Data to process START

===== src/rtl/memory_stage.sv =====
// EX/MEM register, req/ack data-memory access controller and MEM/WB register.
// A memory op occupies M until the bus acks; a timeout or misaligned address locks the stage in ERR.
module memory_stage #(
    parameter int unsigned TIMEOUT = 255
) (
    input  logic        CLK,
    input  logic        RESET,
    input  logic [31:0] ALUResultE,
    input  logic [31:0] WriteDataE,
    input  logic [3:0]  WA3E,
    input  logic        RegWriteE,
    input  logic        MemWriteE,
    input  logic        MemtoRegE,
    input  logic        PCSrcE,
    input  logic [31:0] MemRData,
    input  logic        MemAck,
    output logic        MemReq,
    output logic        MemWe,
    output logic [31:0] MemAddr,
    output logic [31:0] MemWData,
    output logic        StallM,
    output logic        MemErr,
    output logic [31:0] ALUResultM,
    output logic [3:0]  WA3M,
    output logic        RegWriteM,
    output logic [31:0] ALUOutW,
    output logic [31:0] ReadDataW,
    output logic [3:0]  WA3W,
    output logic        RegWriteW,
    output logic        MemtoRegW,
    output logic        PCSrcW
);
    localparam int unsigned CW = (TIMEOUT > 1) ? $clog2(TIMEOUT + 1) : 1;

    typedef enum logic [1:0] {
        IDLE = 2'd0,
        REQ  = 2'd1,
        ERR  = 2'd2
    } state_t;

    state_t        state_r, state_nxt_s;
    logic [CW-1:0] cnt_r, cnt_nxt_s;
    logic          stall_s, done_s, req_s;

    logic [31:0]   alu_m_r, wdata_m_r;
    logic [3:0]    wa3_m_r;
    logic          regwrite_m_r, memwrite_m_r, memtoreg_m_r, pcsrc_m_r;

    logic [31:0]   aluout_w_r, readdata_w_r;
    logic [3:0]    wa3_w_r;
    logic          regwrite_w_r, memtoreg_w_r, pcsrc_w_r;

    // Where an instruction lands in the FSM on the edge it is captured into M.
    function automatic state_t capture_state(input logic memop, input logic [1:0] addr_lo);
        state_t st;
        if (!memop) begin
            st = IDLE;
        end else if (addr_lo != 2'b00) begin
            st = ERR;
        end else begin
            st = REQ;
        end
        return st;
    endfunction

    // Next-state, wait counter and M-stage completion/stall decode.
    always_comb begin
        state_nxt_s = state_r;
        cnt_nxt_s   = cnt_r;
        stall_s     = 1'b0;
        done_s      = 1'b0;
        req_s       = 1'b0;
        case (state_r)
            IDLE: begin
                done_s      = 1'b1;
                cnt_nxt_s   = '0;
                state_nxt_s = capture_state(MemWriteE | MemtoRegE, ALUResultE[1:0]);
            end
            REQ: begin
                req_s = 1'b1;
                if (MemAck) begin
                    done_s      = 1'b1;
                    cnt_nxt_s   = '0;
                    state_nxt_s = capture_state(MemWriteE | MemtoRegE, ALUResultE[1:0]);
                end else begin
                    stall_s   = 1'b1;
                    cnt_nxt_s = cnt_r + CW'(1'b1);
                    // cnt_r counts prior unacked cycles, so the request lives TIMEOUT+1 cycles
                    if ((TIMEOUT != 32'd0) && (cnt_r == CW'(TIMEOUT))) begin
                        state_nxt_s = ERR;
                    end else begin
                        state_nxt_s = REQ;
                    end
                end
            end
            ERR: begin
                stall_s = 1'b1;
            end
            default: begin
                state_nxt_s = IDLE;
            end
        endcase
    end

    // FSM state and wait counter.
    always_ff @(posedge CLK or negedge RESET) begin
        if (!RESET) begin
            state_r <= IDLE;
            cnt_r   <= '0;
        end else begin
            state_r <= state_nxt_s;
            cnt_r   <= cnt_nxt_s;
        end
    end

    // EX/MEM register: frozen while M is stalled.
    always_ff @(posedge CLK or negedge RESET) begin
        if (!RESET) begin
            alu_m_r      <= 32'h0;
            wdata_m_r    <= 32'h0;
            wa3_m_r      <= 4'h0;
            regwrite_m_r <= 1'b0;
            memwrite_m_r <= 1'b0;
            memtoreg_m_r <= 1'b0;
            pcsrc_m_r    <= 1'b0;
        end else if (!stall_s) begin
            alu_m_r      <= ALUResultE;
            wdata_m_r    <= WriteDataE;
            wa3_m_r      <= WA3E;
            regwrite_m_r <= RegWriteE;
            memwrite_m_r <= MemWriteE;
            memtoreg_m_r <= MemtoRegE;
            pcsrc_m_r    <= PCSrcE;
        end
    end

    // MEM/WB register: completing ops load W, stalled cycles insert bubbles.
    always_ff @(posedge CLK or negedge RESET) begin
        if (!RESET) begin
            aluout_w_r   <= 32'h0;
            readdata_w_r <= 32'h0;
            wa3_w_r      <= 4'h0;
            regwrite_w_r <= 1'b0;
            memtoreg_w_r <= 1'b0;
            pcsrc_w_r    <= 1'b0;
        end else if (done_s) begin
            aluout_w_r   <= alu_m_r;
            wa3_w_r      <= wa3_m_r;
            regwrite_w_r <= regwrite_m_r;
            memtoreg_w_r <= memtoreg_m_r;
            pcsrc_w_r    <= pcsrc_m_r;
            if (memtoreg_m_r) begin
                readdata_w_r <= MemRData;
            end
        end else begin
            regwrite_w_r <= 1'b0;
            memtoreg_w_r <= 1'b0;
            pcsrc_w_r    <= 1'b0;
        end
    end

    assign MemReq     = req_s;
    assign MemWe      = req_s & memwrite_m_r;
    assign MemAddr    = req_s ? alu_m_r : 32'h0;
    assign MemWData   = req_s ? wdata_m_r : 32'h0;
    assign StallM     = stall_s;
    assign MemErr     = (state_r == ERR);
    assign ALUResultM = alu_m_r;
    assign WA3M       = wa3_m_r;
    assign RegWriteM  = regwrite_m_r;
    assign ALUOutW    = aluout_w_r;
    assign ReadDataW  = readdata_w_r;
    assign WA3W       = wa3_w_r;
    assign RegWriteW  = regwrite_w_r;
    assign MemtoRegW  = memtoreg_w_r;
    assign PCSrcW     = pcsrc_w_r;

endmodule

===== config.mk =====
export PLATFORM = sky130hd
export DESIGN_NAME = memory_stage
export DESIGN_NICKNAME = d
export VERILOG_FILES = /design/src/rtl/memory_stage.sv
export SDC_FILE = /design/constraint.sdc
export NUM_CORES = 1
export LEC_CHECK = 0
export ABC_AREA = 1
export CORE_ASPECT_RATIO = 1.1
export CORE_MARGIN = 1.5
export CORE_UTILIZATION = 46
export DETAILED_ROUTE_END_ITERATION = 6
export GPL_ROUTABILITY_DRIVEN = 1
export PLACE_DENSITY = 0.93
export SLEW_MARGIN = 20
export SYNTH_ARGS = -nofsm -noshare
export SYNTH_HDL_FRONTEND = slang
export SYNTH_SLANG_ARGS = --single-unit

===== constraint.sdc =====
create_clock -name CLK -period 4.75 [get_ports CLK]
set_input_delay 0.7125 -clock CLK [delete_from_list [all_inputs] [get_ports CLK]]
set_output_delay 0.7125 -clock CLK [all_outputs]
set_load 0.01 [all_outputs]

Word level (Yosys, flattened, before mapping)
Cells that the tools add are included.

cells by class
  add/subtract/negate cells = 1
  eq/ne operators = 3
  mux-type cells = 17
  bitwise gates (word level) = 2
  reduce and logical (&&, ||, !) cells = 4

operators with widths
  kind                   count
  $mux W32               2
  $pmux W8 S2            1
  $add A8 B1 Y8 const B  1
  $eq A8 B8 Y1 const B   1
  $mux W2                4
  $mux W8                1
  $mux W1                6
  $pmux W2 S3            1
  $pmux W1 S2            2
  $reduce_bool A2 Y1     2
  $eq A2 B1 Y1 const B   1
  $eq A2 B2 Y1 const B   1
  $logic_not A2 Y1       1
  $reduce_and A2 Y1      1
  $and A1 B1 Y1          1
  $or A1 B1 Y1           1

storage, ports and cells
  register bits after elaboration = 153
  logic and storage cells = 42

Longest topological paths before layout
Gate-level depths: netlist of run 1.

  word-level depth = 5
  mapped depth = 10
  gate-level depth less buffers = 8

Least setup slack after synthesis of run 1
No wires, ideal clock.

  kind = register to output
  start point = register state_r[1]
  end point = output port MemWData[10]
  data arrival time = 1.488 ns
  setup slack = 2.549 ns
  stages on the path, launching flop included = 8
  path buffers = 3
  path through = dfrtp_1 inv_1 ha_1 buf_2 buf_2 buf_1 nand2_1 inv_1

between the ends
  longest elaborated chain between the ends = 3

ends and longest elaborated chain
  item                    RTL line  source
  start, declared         41        state_t state_r, state_nxt_s;
  start signal, assigned  111       state_r <= state_nxt_s;
  $eq A2 B1 Y1            73        case (state_r)
  $mux W1                 73
  via MemReq              17        output logic MemReq,
  $mux W32                165       assign MemWData = req_s ? wdata_m_r : 32'h0;
  end, declared           20        output logic [31:0] MemWData,

The timed path passes the listed nets, and every way through them passes these cells.

Worst setup path in the final report of run 1
  start point = register state_r[1]
  end point = output port MemAddr[19]

between the ends
  longest elaborated chain between the ends = 3

ends and longest elaborated chain
  item           RTL line  source
  $eq A2 B1 Y1   73
  $mux W1        73
  $mux W32       164       assign MemAddr = req_s ? alu_m_r : 32'h0;
  end, declared  19        output logic [31:0] MemAddr,

No other way between the ends.

==> metrics.txt, run 1 <==
status finished clean; clk_lat worst skew 0.42 ns; Setup CP Type register to output port; Hold WC Path Type input pin to asynchronous set/reset pin; Yosys top cell area share 0.591; fin crit period 3.57 ns; DRC 0; Clock transition at path regs 0.06 ns; Synth Register Bits roughly 150; Die Y around 130 um; clk sinks around 150; worst reg2reg setup slack around 1.7 ns; Setup Skew 0.00621 ns; Die ar. 14800 um2; htree depth 4; Std-Cell Rows 45; Yosys Warn Count 0; number of max-cap violations 0; Worst-Margin Slew a little over 0.9 ns; critical path launch point state_r[1]$_DFFE_PN0N_; worst ir drop on vdd 0.400 mV; register area share after synthesis 0.591; unrepaired setup endpoints after global routing no; All-Layer GR Usage 0.258; hold buffer count at CTS 0; worst setup path endpoint MemAddr[19]; I/O pin cnt 283; post_cts resized 0; Initial DRT Pass Iterations 5; initial DRC count 342; worst r2r src state_r[1]$_DFFE_PN0N_; vias in the first global route between 5k and 6k; Core Footprint approximately 14000 um2; maximum buffer depth of the clock tree 2; diode count 0; total gr overflow 0; WHS approximately 0.30 ns; CP dominant cell by count inv_1; final hold violations 0; fillers a little under 1k; post-synthesis cell count 793; Req. time, crit path a little over 4 ns; first-pass GRT wire length a little under 30000 um; r2r endpoint ReadDataW[18]$_DFFE_PN0P_; Port Buf Inserts approximately 280; Startpoint Class register; number of buffers created by CTS 17; Die X between 100 and 150 um; Slew Limit Fails 0; routed vias/inst around 4.7; Fmax between 200 and 300 MHz; top post-synthesis cells by area dfrtp_1 59%, nand2_1 23%, inv_1 6.0%; HPWL Detailed roughly 13000 um; Leak 5.22 nW; initial antenna violation count 0; Post-Route Setup TNS 0 ns; crit-path max FO 44; Worst R2R Path Depth 8; pwr dens ~720 nW/um2; CTS tree done; slowest stage delay, CP 0.78 ns; Rel. slew slack 0.393; total number of vias 5895; fin nets roughly 1.2k; largest net degree at the start of global routing between 90 and 100; initial core utilization 0.469; endpoint type of the worst setup path output port; area grow syn2layout 54.5%; Synth cell types 21; critical path arrival 2.85 ns; critical path's slowest cell ha_2; final setup violation count 0; Mapped Area 6470 um2; post-synthesis net count around 900; postcts setup bufs 0; post-synthesis area per instance 8.17 um2; Avg WL per Cell 14.9 um; RD Place Congestion 0.872; cell taking the most area after synthesis dfrtp_1; WL final around 19000 um; CTS Root Cell clkbuf_16; critical path cell sequence inv_1 > ha_2 > buf_4 > nand2_1 > inv_1 > clkdlybuf4s50_1; post-route ant nets 0; period utilization 0.751; layout cells sized above 1 0.0428
-- cell families after synthesis --
family                   after synthesis  synth area share
flip-flops                           153             0.591
AND/OR/NAND/NOR                      422             0.247
AO/OA/AOI/OAI                         70            0.0586
adder cells (fa/ha/maj)                4           0.00773
buffers and inverters                144            0.0951
-- state kept, by name (all words and copies together), names as in the netlist, 2 cells and up --
signal	count
cnt_r	8
ALUOutW	32
ReadDataW	32
state_r	2
WA3M	4
wdata_m_r	32
ALUResultM	32
WA3W	4
-- per-stage QoR --
stage                     cells  power (W)   util  worst slack [ns]  area (um2)
after floorplan             793    0.00396      -              2.55        6470
after global placement     1233    0.00560  0.679              1.69        9370
after detailed placement   1233    0.00573  0.679              1.58        9370
after CTS                  1263    0.00724  0.725              1.13       10000
after global routing       1263    0.00764  0.725              1.02       10000
final                      1263    0.00719  0.725              1.18       10000
-- layer usage --
metal / GRT usage / wire, um / vias up / share of wire
met5: 0 / 0 / - / 0
met4: 0.115 / 633 / 0 / 0.034
met3: 0.0702 / 1060 / 48 / 0.057
met2: 0.445 / 9790 / 197 / 0.52
met1: 0.297 / 7290 / 2767 / 0.39
li1: - / - / 2883 / -
-- cell type report --
class | count | area [um2] | share of cell area
timing repair buffer | 288 | 2870 | 0.287
multi-input combinational | 496 | 2030 | 0.203
clock buffer | 18 | 429 | 0.0429
tap | 188 | 235 | 0.0235
clock inverter | 12 | 200 | 0.0200
inverter | 108 | 405 | 0.0405
sequential | 153 | 3830 | 0.383
-- report_power, final --
group | total (W) | switching (W) | internal (W) | leakage (nW)
clock network | 0.00146 | 0.000529 | 0.000926 | 0.298
logic | 0.00336 | 0.00179 | 0.00157 | 3.06
registers | 0.00238 | 0.000438 | 0.00194 | 1.87
-- worst min-delay path by stage --
| stage | start | end | slack, ns | cells after the start |
|---|---|---|---|---|
| floorplan | RESET | ALUOutW[0]$_DFFE_PN0P_ | 0.42 | 0 |
| global placement | wdata_m_r[21]$_DFFE_PN0N_ | wdata_m_r[21]$_DFFE_PN0N_ | 0.45 | 2 |
| detailed placement | wdata_m_r[27]$_DFFE_PN0N_ | wdata_m_r[27]$_DFFE_PN0N_ | 0.46 | 2 |
| CTS | RESET | RegWriteW$_DFF_PN0_ | 0.36 | 1 |
| global route | RESET | RegWriteW$_DFF_PN0_ | 0.36 | 1 |
| finish | RESET | RegWriteW$_DFF_PN0_ | 0.30 | 1 |
-- cells in the final DEF, fill, tap and decap left out --
cell type and instances:
a32o_1 1, o21ai_4 1, nand2_1 400, ha_2 1
clkdlybuf4s50_1 281, buf_4 6, inv_2 5, nand2_4 1
a31oi_1 1, buf_6 1, inv_6 1, bufinv_16 5
o21ai_1 15, a21oi_1 7, clkbuf_16 17, clkinv_4 1
clkbuf_1 1, inv_1 103, ha_1 3, clkinvlp_4 3
dfrtp_1 153, nand2_2 1, o21ai_0 44, clkinv_2 2
nor2_1 14, nand3_1 6, a21oi_4 1
-- synth_stat cells (all sizes together) --
library cell	number
dfrtp	153
ha	4
nor2	14
buf	26
a31oi	1
inv	108
a21oi	8
nand3	6
a32o	1
o21ai	60
clkbuf	10
nand2	402
-- critical path: cells and delay by family, from the launching register on --
family,cells,cell delay [ns]
buffers and inverters,4,1.13
adders and majority gates,1,0.78
DFF,1,0.39
and+or+nand+nor,1,0.11
No activity file was read; power rests on OpenSTA's default activity.
==> inputs of run 2 (changes only) <==
CORE_UTILIZATION = 42   (was 46)
PLACE_DENSITY = 0.86   (was 0.93)
clock period = 3.7 ns   (was 4.75 ns; I/O delays follow)
==> metrics.txt, run 2 (synthesis results as in run 1) <==
status finished clean; period utilization 0.836; combinational share of power 0.475 (+0.008); Core Footprint 15100 um2 (+9.1%); Fmax between 300 and 400 MHz; post-route ant nets 0 (unchanged); sw frac 0.385 (+0.00154); layout cells sized above 1 0.0427 (-0.0000795); final setup violation count 0 (unchanged); final hold violations 0 (unchanged); critical path arrival 2.54 ns (-0.31 ns); htree depth 4 (unchanged); Post-Place Worst Slack 0.899 ns (-0.685 ns); Setup Skew 0.0107 ns (+0.00449 ns); power share of the clock group 0.189 (-0.013); Initial DRT Pass Iterations 4 (-1); DRC 0 (unchanged); All-Layer GR Usage 0.228 (-0.0296); finished layout cell area 9990 um2 (-0.14%); unrepaired setup endpoints after global routing no; vias in the first global route 5642 (-2.9%); routed vias/inst 4.62 (-1.0%); number of buffers created by CTS 17 (unchanged); sequential share of power 0.336 (+0.005); fin crit period just over 3 ns; Slew Limit Fails 0 (unchanged); Startpoint Class register; diode count 0 (unchanged); CTS Root Cell clkbuf_16; fin nets 1175 (unchanged); Die Y 133 um (+4.5%); internal power 0.00555 W (+25%); RD Place Congestion 0.806 (-7.5%); min setup slack post-route 0.608 ns (-0.575 ns); initial DRC count 314 (-8.2%); Net Sw Power 0.00347 W (+26%); clk sinks 153 (unchanged); crit-path max FO 24 (-45%); number of max-cap violations 0 (unchanged); Die X 121 um (+4.5%); initial antenna violation count 0 (unchanged); pwr dens 903 nW/um2 (+26%); maximum buffer depth of the clock tree 2 (unchanged); Post-Route Setup TNS 0 ns (unchanged); total number of vias 5881 (-0.24%); most frequent cells in the layout 400 x nand2_1, 281 x clkdlybuf4s50_1, 153 x dfrtp_1, 103 x inv_1, 44 x o21ai_0; Clock transition at path regs 0.06 ns (about the same); post_cts resized 0 (unchanged); worst ir drop on vdd 0.446 mV (+11%); Die ar. 16200 um2 (+9.3%); hold buffer count at CTS 0 (unchanged); total gr overflow 0 (unchanged); Hold WC Path Type input pin to asynchronous set/reset pin; most common cell after layout, fill and taps aside nand2_1; Cell Area, Placed 9410 um2 (+0.37%); Leak 5.21 nW (-0.17%); HPWL Detailed 13100 um (-0.12%); Rel. slew slack 0.398 (+0.00567); Req. time, crit path 3.14 ns (-0.90 ns); WL final 18200 um (-3.1%); first-pass GRT wire length 28700 um (-0.90%); I/O pin cnt 283 (unchanged); clk_lat worst skew 0.42 ns (about the same); Avg WL per Cell 14.3 um (-3.9%); largest net degree at the start of global routing 94 (unchanged); Worst-Margin Slew 0.902 ns (-0.00851 ns); total chip power 0.00902 W (+26%); initial core utilization 0.430 (-0.0393); Port Buf Inserts 282 (unchanged); postcts setup bufs 0 (unchanged); Std-Cell Rows 47 (+4.4%); Setup CP Type register to output port; area grow syn2layout 54.2%; CTS tree done; endpoint type of the worst setup path output port
[run 2: critical path, cell delays in order, from the launching register on]
cell and delay, ns:
dfrtp_1 0.39, inv_1 0.09, ha_2 0.57, buf_4 0.35
nand2_1 0.08, inv_1 0.07, clkdlybuf4s50_1 0.56
[run 2: final timing paths]
kind	startpoint	slack [ns]	endpoint	cells after the start
max in group asynchronous	RESET	2.67	ALUOutW[7]$_DFFE_PN0P_	2
min in group CLK	wdata_m_r[18]$_DFFE_PN0N_	0.47	wdata_m_r[18]$_DFFE_PN0N_	2
setup / recovery	state_r[1]$_DFFE_PN0N_	0.61	MemWData[16]	6
hold reg to reg	wdata_m_r[18]$_DFFE_PN0N_	0.47	wdata_m_r[18]$_DFFE_PN0N_	2
hold / removal	RESET	0.16	ALUResultM[25]$_DFFE_PN0N_	1
setup reg to reg	state_r[1]$_DFFE_PN0N_	0.95	ReadDataW[20]$_DFFE_PN0P_	8
[run 2: layout make-up]
class                      instances  area, um2
multi-input combinational        496       2030
sequential                       153       3830
fill                            1204       5070
timing repair buffer             288       2890
tap                              196        245
inverter                         108        405
clock inverter                    10        116
clock buffer                      22        464
[run 2: per-stage QoR]
step / util / hold WS [ns] / std cells
floorplan: - / 0.259 / 793
global placement: 0.625 / 0.454 / 1241
detailed placement: 0.625 / 0.459 / 1241
CTS: 0.663 / 0.174 / 1273
global route: 0.663 / 0.217 / 1273
finish: 0.663 / 0.156 / 1273
[run 2: routing by layer]
metal	GRT usage	vias up	share of wire
li1	-	2892	-
met1	0.271	2766	0.39
met2	0.390	180	0.52
met3	0.0586	43	0.053
met4	0.0974	0	0.034
met5	0	-	0
[run 2: power groups by stage]
stage / logic [W] / registers [W] / clock network [W]
final: 0.00429 / 0.00303 / 0.00170
after global routing: 0.00469 / 0.00312 / 0.00181
after CTS: 0.00433 / 0.00304 / 0.00173
after detailed placement: 0.00431 / 0.00305 / 0
after global placement: 0.00420 / 0.00303 / 0
after floorplan: 0.00188 / 0.00321 / 0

Data to process END

--- Task ---
Everything from the line with "registers | 0.00238" through the line with "-- synth_stat cells" should be written out exactly as it appears above, end lines included, and nothing outside that range.

--- Solved exercise ---
registers | 0.00238 | 0.000438 | 0.00194 | 1.87
-- worst min-delay path by stage --
| stage | start | end | slack, ns | cells after the start |
|---|---|---|---|---|
| floorplan | RESET | ALUOutW[0]$_DFFE_PN0P_ | 0.42 | 0 |
| global placement | wdata_m_r[21]$_DFFE_PN0N_ | wdata_m_r[21]$_DFFE_PN0N_ | 0.45 | 2 |
| detailed placement | wdata_m_r[27]$_DFFE_PN0N_ | wdata_m_r[27]$_DFFE_PN0N_ | 0.46 | 2 |
| CTS | RESET | RegWriteW$_DFF_PN0_ | 0.36 | 1 |
| global route | RESET | RegWriteW$_DFF_PN0_ | 0.36 | 1 |
| finish | RESET | RegWriteW$_DFF_PN0_ | 0.30 | 1 |
-- cells in the final DEF, fill, tap and decap left out --
cell type and instances:
a32o_1 1, o21ai_4 1, nand2_1 400, ha_2 1
clkdlybuf4s50_1 281, buf_4 6, inv_2 5, nand2_4 1
a31oi_1 1, buf_6 1, inv_6 1, bufinv_16 5
o21ai_1 15, a21oi_1 7, clkbuf_16 17, clkinv_4 1
clkbuf_1 1, inv_1 103, ha_1 3, clkinvlp_4 3
dfrtp_1 153, nand2_2 1, o21ai_0 44, clkinv_2 2
nor2_1 14, nand3_1 6, a21oi_4 1
-- synth_stat cells (all sizes together) --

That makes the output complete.